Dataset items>
==> src/rtl/bus_master_ctrl_pkg.sv <==
// Shared bus definitions: interface FSM encoding, bus widths,
// read/write codes, active-low levels and the default slave timeout.
package bus_master_ctrl_pkg;

    typedef enum logic [1:0] {
        BUS_IF_STATE_IDLE   = 2'd0,
        BUS_IF_STATE_REQ    = 2'd1,
        BUS_IF_STATE_ACCESS = 2'd2,
        BUS_IF_STATE_WAIT   = 2'd3
    } bus_if_state_e;

    localparam int   BUS_ADDR_W      = 30;
    localparam int   BUS_DATA_W      = 32;
    localparam int   BUS_TIMEOUT_DEF = 255;
    localparam int   BUS_CNT_W       = 8;

    localparam logic BUS_READ  = 1'b1;
    localparam logic BUS_WRITE = 1'b0;

    localparam logic ENABLE_  = 1'b0;
    localparam logic DISABLE_ = 1'b1;

endpackage

==> src/rtl/bus_master_ctrl.sv <==
// Master-side bus controller: arbiter request/grant, then slave
// strobe/ready handshake, returning read data or a timeout error.
import bus_master_ctrl_pkg::*;

module bus_master_ctrl #(
    parameter int ADDR_W  = BUS_ADDR_W,
    parameter int DATA_W  = BUS_DATA_W,
    parameter int TIMEOUT = BUS_TIMEOUT_DEF,
    parameter int CNT_W   = BUS_CNT_W
) (
    input  logic              clk,
    input  logic              reset,
    input  logic              acc_req,
    input  logic              acc_rw,
    input  logic [ADDR_W-1:0] acc_addr,
    input  logic [DATA_W-1:0] acc_wr_data,
    output logic              acc_busy,
    output logic              acc_done,
    output logic              acc_err,
    output logic [DATA_W-1:0] acc_rd_data,
    output logic              bus_req_n,
    input  logic              bus_grnt_n,
    output logic              bus_as_n,
    output logic              bus_rw,
    output logic [ADDR_W-1:0] bus_addr,
    output logic [DATA_W-1:0] bus_wr_data,
    input  logic [DATA_W-1:0] bus_rd_data,
    input  logic              bus_rdy_n
);

    localparam logic [CNT_W-1:0] LP_TIMEOUT = CNT_W'(TIMEOUT);

    bus_if_state_e     r_state;
    logic [CNT_W-1:0]  r_cnt;
    logic              r_rw;
    logic [ADDR_W-1:0] r_addr;
    logic [DATA_W-1:0] r_wr_data;
    logic              r_done;
    logic              r_err;
    logic [DATA_W-1:0] r_rd_data;
    logic              r_req_n;
    logic              r_as_n;
    logic              r_bus_rw;
    logic [ADDR_W-1:0] r_bus_addr;
    logic [DATA_W-1:0] r_bus_wr_data;

    logic w_on_bus;
    logic w_rdy;
    logic w_tmo;
    logic w_fin;

    // Ready beats timeout when both land in the same WAIT cycle.
    always_comb begin
        w_on_bus = (r_state == BUS_IF_STATE_ACCESS) ||
                   (r_state == BUS_IF_STATE_WAIT);
        w_rdy    = w_on_bus && (bus_rdy_n == ENABLE_);
        w_tmo    = (r_state == BUS_IF_STATE_WAIT) &&
                   (bus_rdy_n == DISABLE_) &&
                   (r_cnt == LP_TIMEOUT);
        w_fin    = w_rdy || w_tmo;
    end

    always_ff @(posedge clk) begin
        if (reset) begin
            r_state       <= BUS_IF_STATE_IDLE;
            r_cnt         <= '0;
            r_rw          <= BUS_READ;
            r_addr        <= '0;
            r_wr_data     <= '0;
            r_done        <= 1'b0;
            r_err         <= 1'b0;
            r_rd_data     <= '0;
            r_req_n       <= DISABLE_;
            r_as_n        <= DISABLE_;
            r_bus_rw      <= BUS_READ;
            r_bus_addr    <= '0;
            r_bus_wr_data <= '0;
        end else begin
            r_done <= 1'b0;
            r_err  <= 1'b0;
            unique case (r_state)
                BUS_IF_STATE_IDLE: begin
                    if (acc_req) begin
                        r_rw      <= acc_rw;
                        r_addr    <= acc_addr;
                        r_wr_data <= acc_wr_data;
                        r_req_n   <= ENABLE_;
                        r_state   <= BUS_IF_STATE_REQ;
                    end
                end
                BUS_IF_STATE_REQ: begin
                    if (bus_grnt_n == ENABLE_) begin
                        r_as_n        <= ENABLE_;
                        r_bus_rw      <= r_rw;
                        r_bus_addr    <= r_addr;
                        r_bus_wr_data <= r_wr_data;
                        r_state       <= BUS_IF_STATE_ACCESS;
                    end
                end
                BUS_IF_STATE_ACCESS: begin
                    r_as_n  <= DISABLE_;
                    r_cnt   <= CNT_W'(1);
                    r_state <= BUS_IF_STATE_WAIT;
                end
                BUS_IF_STATE_WAIT: begin
                    if (!w_fin) begin
                        r_cnt <= r_cnt + CNT_W'(1);
                    end
                end
            endcase
            // Completion overrides the per-state updates above.
            if (w_fin) begin
                r_done <= 1'b1;
                r_err  <= w_tmo;
                if (w_rdy && (r_rw == BUS_READ)) begin
                    r_rd_data <= bus_rd_data;
                end
                r_req_n       <= DISABLE_;
                r_as_n        <= DISABLE_;
                r_bus_rw      <= BUS_READ;
                r_bus_addr    <= '0;
                r_bus_wr_data <= '0;
                r_state       <= BUS_IF_STATE_IDLE;
            end
        end
    end

    assign acc_busy    = (r_state != BUS_IF_STATE_IDLE);
    assign acc_done    = r_done;
    assign acc_err     = r_err;
    assign acc_rd_data = r_rd_data;
    assign bus_req_n   = r_req_n;
    assign bus_as_n    = r_as_n;
    assign bus_rw      = r_bus_rw;
    assign bus_addr    = r_bus_addr;
    assign bus_wr_data = r_bus_wr_data;

endmodule
==> config.mk <==
export PLATFORM = sky130hd
export DESIGN_NAME = bus_master_ctrl
export DESIGN_NICKNAME = d
export VERILOG_FILES = /design/src/rtl/bus_master_ctrl_pkg.sv /design/src/rtl/bus_master_ctrl.sv
export SDC_FILE = /design/constraint.sdc
export NUM_CORES = 1
export LEC_CHECK = 0
export BUFFER_PORTS_ARGS = -buffer_cell sky130_fd_sc_hd__buf_2
export CORE_ASPECT_RATIO = 0.8
export CORE_MARGIN = 2
export CORE_UTILIZATION = 43
export CTS_CLUSTER_DIAMETER = 30
export DETAILED_ROUTE_END_ITERATION = 7
export GPL_ROUTABILITY_DRIVEN = 0
export GPL_TIMING_DRIVEN = 0
export MAX_ROUTING_LAYER = met4
export PLACE_DENSITY = 0.69
export SYNTH_ARGS = -nofsm -noshare
export SYNTH_HDL_FRONTEND = slang
export SYNTH_SLANG_ARGS = --single-unit
export TNS_END_PERCENT = 100
==> constraint.sdc <==
create_clock -name clk -period 1.9 [get_ports clk]
set_clock_uncertainty 0.2 [all_clocks]
set_input_delay 0.19 -clock clk [delete_from_list [all_inputs] [get_ports clk]]
set_output_delay 0.19 -clock clk [all_outputs]
set_load 0.03 [all_outputs]
==> run_results.csv <==
group,metric,value,unit
status,run_status,"completed",
route,viasPerCell,4.81,
synth,ys.warnings.count,0,
place,post-place-cells,1163,
sta,worstMarginPinSlew,661,ps
synth,syn_inst,781,
synth,synthesis.area,6260,µm²
die,dieArea,15600,µm²
power,pwr_density_cell,1170,nW/µm²
finish,layout.cells.non_filler,1294,
route,routed_wirelength,18.2,mm
sta,slew_headroom,0.559,
finish,multiInputGateArea,2580,µm²
cts,clk_root_buffer_cell,"sky130_fd_sc_hd__clkbuf_16",
synth,number_of_nets_in_the_synthesized_netlist,887,
synth,synth_edf_count,0,
power,netSwitchingPower,3.43,mW
sta,drv_slew,0,
synth,synth.ff_latch_count,172,
synth,synth_cell_types,45,
power,sequentialPowerShare,0.392,
cts,cts_inserted_buffers,17,
die,start_util,0.440,
power,static-leakage-power,3.98,nW
route,wl_per_cell,14.1,µm
job,drv.max_cap_violation_count,0,
die,die-width,139,µm
finish,drive_above_1_share,0.268,
route,detailroute.via_count,6219,
critical_path,critical_path.endpoint_type,"flip-flop",
place,post-place-ws,-195,ps
finish,most-common-layout-cells,"325 x sky130_fd_sc_hd__nand2_1, 209 x sky130_fd_sc_hd__buf_2, 168 x sky130_fd_sc_hd__dfxtp_1",
sta,fin_setup_tns,0,ps
power,comb_power_share,0.256,
finish,finish.net_count,1203,
sta,fin_worst_hold_slack,46.7,ps
critical_path,crit_path_cell_trace,"inv_2, ha_4, nor2_4, or3b_1, buf_2, buf_6, nand2_1, a21oi_1",
route,remaining_drc_errors,0,
power,ir_drop,0.664,mV
die,die_height,112,µm
grt,grt_remaining_overflow,0,
power,pwr-share-clk,0.352,
finish,seq_area,3450,µm²
critical_path,arrival,1930,ps
cts,clkSlewWorstSetupHoldPaths,60,ps
synth,register_area_share_after_synthesis,0.550,
die,floorplan.rows,39,
grt,grt_pass1_vias,5940,
die,fp.coreArea,14200,µm²
power,power.switching_fraction,0.314,
place,placedInstanceArea,7480,µm²
critical_path,slowest_stage,"sky130_fd_sc_hd__dfxtp_2",
critical_path,crit_path_start_kind,"flip-flop",
sta,layout_min_cycle_time,1840,ps
sta,final_hold_fails,0,
route,drtAntennaViolNets,0,
cts,ctsHtreeMaxLevel,4,
grt,groute.usage.overall,0.243,
finish,num_antenna_cells,0,
grt,wire_length_of_the_first_global_routing_pass,29.4,mm
grt,grt_antenna_before_repair,0,
finish,finalCoreUtilization,0.653,
finish,fillers,1191,
synth,synthArstFlopShare,0,
synth,postSynth.topFlopCell,"sky130_fd_sc_hd__dfxtp_1",
cts,tritoncts_clock_tree,"yes",
critical_path,criticalPathCategory,"flip-flop to flip-flop",
critical_path,crit_fanout,10,
cts,insertion_delay,430,ps
cts,cts-root-to-sink-buffers,2,
place,placement.io_buffers,198,
finish,areaGrowthSynthToFinish,48.5,%
cts,clock_sinks,172,
finish,layout_commonest_cell,"sky130_fd_sc_hd__nand2_1",
critical_path,worst_ep_required_time,1990,ps
critical_path,cp_slowest_stage_delay,350,ps
place,place_hpwl,11.7,mm
die,floorplan.io_pins,200,
power,power.internal,7.50,mW
route,detailedRoute.firstPassIterationCount,5,
grt,grt_start_max_net_pins,17,
power,report.power.total,10.9,mW
hold_path,timing.hold.worst.class,"input port to flip-flop",
sta,report.final.setup_viol,0,
route,dr.first_iter.drc_count,335,
sta,final_min_period_over_clock_period,0.967,
sta,grt_setup_unrepaired,"yes",
sta,clock.fmax,0.544,GHz
sta,post-route-worst-setup-slack,62.6,ps
synth,avgSynthCellArea,8.02,µm²
finish,final_area,9300,µm²
[cells by family (layout without fill, tap and decap cells)]
kind of cell,count (synthesis),in the layout,share of synthesized area
and+or+nand+nor,356,356,0.225
adders and majority gates,6,6,0.0120
buffers and inverters,61,390,0.0479
muxes,4,4,0.00659
xor gates and xnor gates,1,1,0.00140
DFF,172,172,0.550
AOI/OAI and AO/OA,181,181,0.157
[cells in the mapped netlist, types with 3 or more instances]
| cell | instances | area (µm²) |
|---|---|---|
| sky130_fd_sc_hd__buf_1 | 4 | 15.0 |
| sky130_fd_sc_hd__a21oi_2 | 8 | 70.1 |
| sky130_fd_sc_hd__nor2b_1 | 3 | 18.8 |
| sky130_fd_sc_hd__buf_6 | 7 | 78.8 |
| sky130_fd_sc_hd__o21bai_1 | 3 | 22.5 |
| sky130_fd_sc_hd__buf_2 | 12 | 60.1 |
| sky130_fd_sc_hd__mux2i_1 | 3 | 30.0 |
| sky130_fd_sc_hd__inv_1 | 6 | 22.5 |
| sky130_fd_sc_hd__nand3_1 | 3 | 15.0 |
| sky130_fd_sc_hd__nand2_1 | 325 | 1220 |
| sky130_fd_sc_hd__nor2_1 | 8 | 30.0 |
| sky130_fd_sc_hd__ha_1 | 6 | 75.1 |
| sky130_fd_sc_hd__a21o_1 | 3 | 22.5 |
| sky130_fd_sc_hd__a21oi_1 | 153 | 766 |
| sky130_fd_sc_hd__clkbuf_1 | 31 | 116 |
| sky130_fd_sc_hd__dfxtp_1 | 172 | 3440 |
| sky130_fd_sc_hd__o21ai_0 | 3 | 15.0 |
[state kept, by name (all words and copies together) (netlist names), 2 cells and up]
| register | count |
|---|---|
| acc_rd_data | 32 |
| bus_addr | 30 |
| bus_wr_data | 32 |
| r_addr | 30 |
| r_cnt | 8 |
| r_state | 2 |
| r_wr_data | 32 |
[final cells by class]
type	count	area share
Clock inverter	8	0.0164
Timing Repair Buffer	297	0.213
Sequential cell	172	0.371
Buffer	55	0.0406
Multi-Input combinational cell	548	0.277
Inverter	6	0.00242
Clock buffer	24	0.0550
Tap cell	184	0.0248
[worst paths after layout]
check,startpoint,to,slack (ps),depth (start not counted)
max reg2reg,r_state[0]$_SDFFE_PP0P_,acc_rd_data[20]$_SDFFE_PP0P_,60,8
min reg2reg,r_addr[3]$_SDFFE_PP0P_,bus_addr[3]$_SDFFE_PP0P_,240,2
max,r_state[0]$_SDFFE_PP0P_,acc_rd_data[20]$_SDFFE_PP0P_,60,8
min,acc_req,r_state[0]$_SDFFE_PP0P_,50,5
[critical path: cells and delay by family, from the launching register on]
kind / cells / cell delay [ps]
AOI/OAI and AO/OA: 1 / 80
adders and majority gates: 1 / 190
buffers and inverters: 3 / 410
DFF: 1 / 350
and+or+nand+nor: 3 / 470
[timing repair]
action                                  4_1_cts  5_1_grt
hold buffers                                 98        0
endpoints found under the hold margin       100        0
buffers inserted                              0        1
endpoints found under the setup margin      155      155
gates resized for setup                      34       57
pin swaps                                     0        2
[power by group through the flow]
stage          clock, mW  sequential [mW]  combinational [mW]
2_1_floorplan          0             4.60                1.39
3_3_place_gp           0             4.32                2.42
3_5_place_dp           0             4.33                2.45
4_1_cts             3.91             4.27                2.69
5_1_grt             4.07             4.33                3.09
6_report            3.85             4.28                2.80
[per-layer routing]
metal  GRT usage  share of wire
met1       0.320           0.47
met2       0.374           0.46
met3      0.0456          0.043
met4      0.0956          0.024
met5           -              0
No activity file was read; power rests on OpenSTA's default activity.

Directions> For this exercise, please output exactly the lines above starting at the line with "r_done <= 1'b1;" and ending at the line with "export DESIGN_NAME = bus_master_ctrl", ends included.

Reply to the task>
                r_done <= 1'b1;
                r_err  <= w_tmo;
                if (w_rdy && (r_rw == BUS_READ)) begin
                    r_rd_data <= bus_rd_data;
                end
                r_req_n       <= DISABLE_;
                r_as_n        <= DISABLE_;
                r_bus_rw      <= BUS_READ;
                r_bus_addr    <= '0;
                r_bus_wr_data <= '0;
                r_state       <= BUS_IF_STATE_IDLE;
            end
        end
    end

    assign acc_busy    = (r_state != BUS_IF_STATE_IDLE);
    assign acc_done    = r_done;
    assign acc_err     = r_err;
    assign acc_rd_data = r_rd_data;
    assign bus_req_n   = r_req_n;
    assign bus_as_n    = r_as_n;
    assign bus_rw      = r_bus_rw;
    assign bus_addr    = r_bus_addr;
    assign bus_wr_data = r_bus_wr_data;

endmodule
==> config.mk <==
export PLATFORM = sky130hd
export DESIGN_NAME = bus_master_ctrl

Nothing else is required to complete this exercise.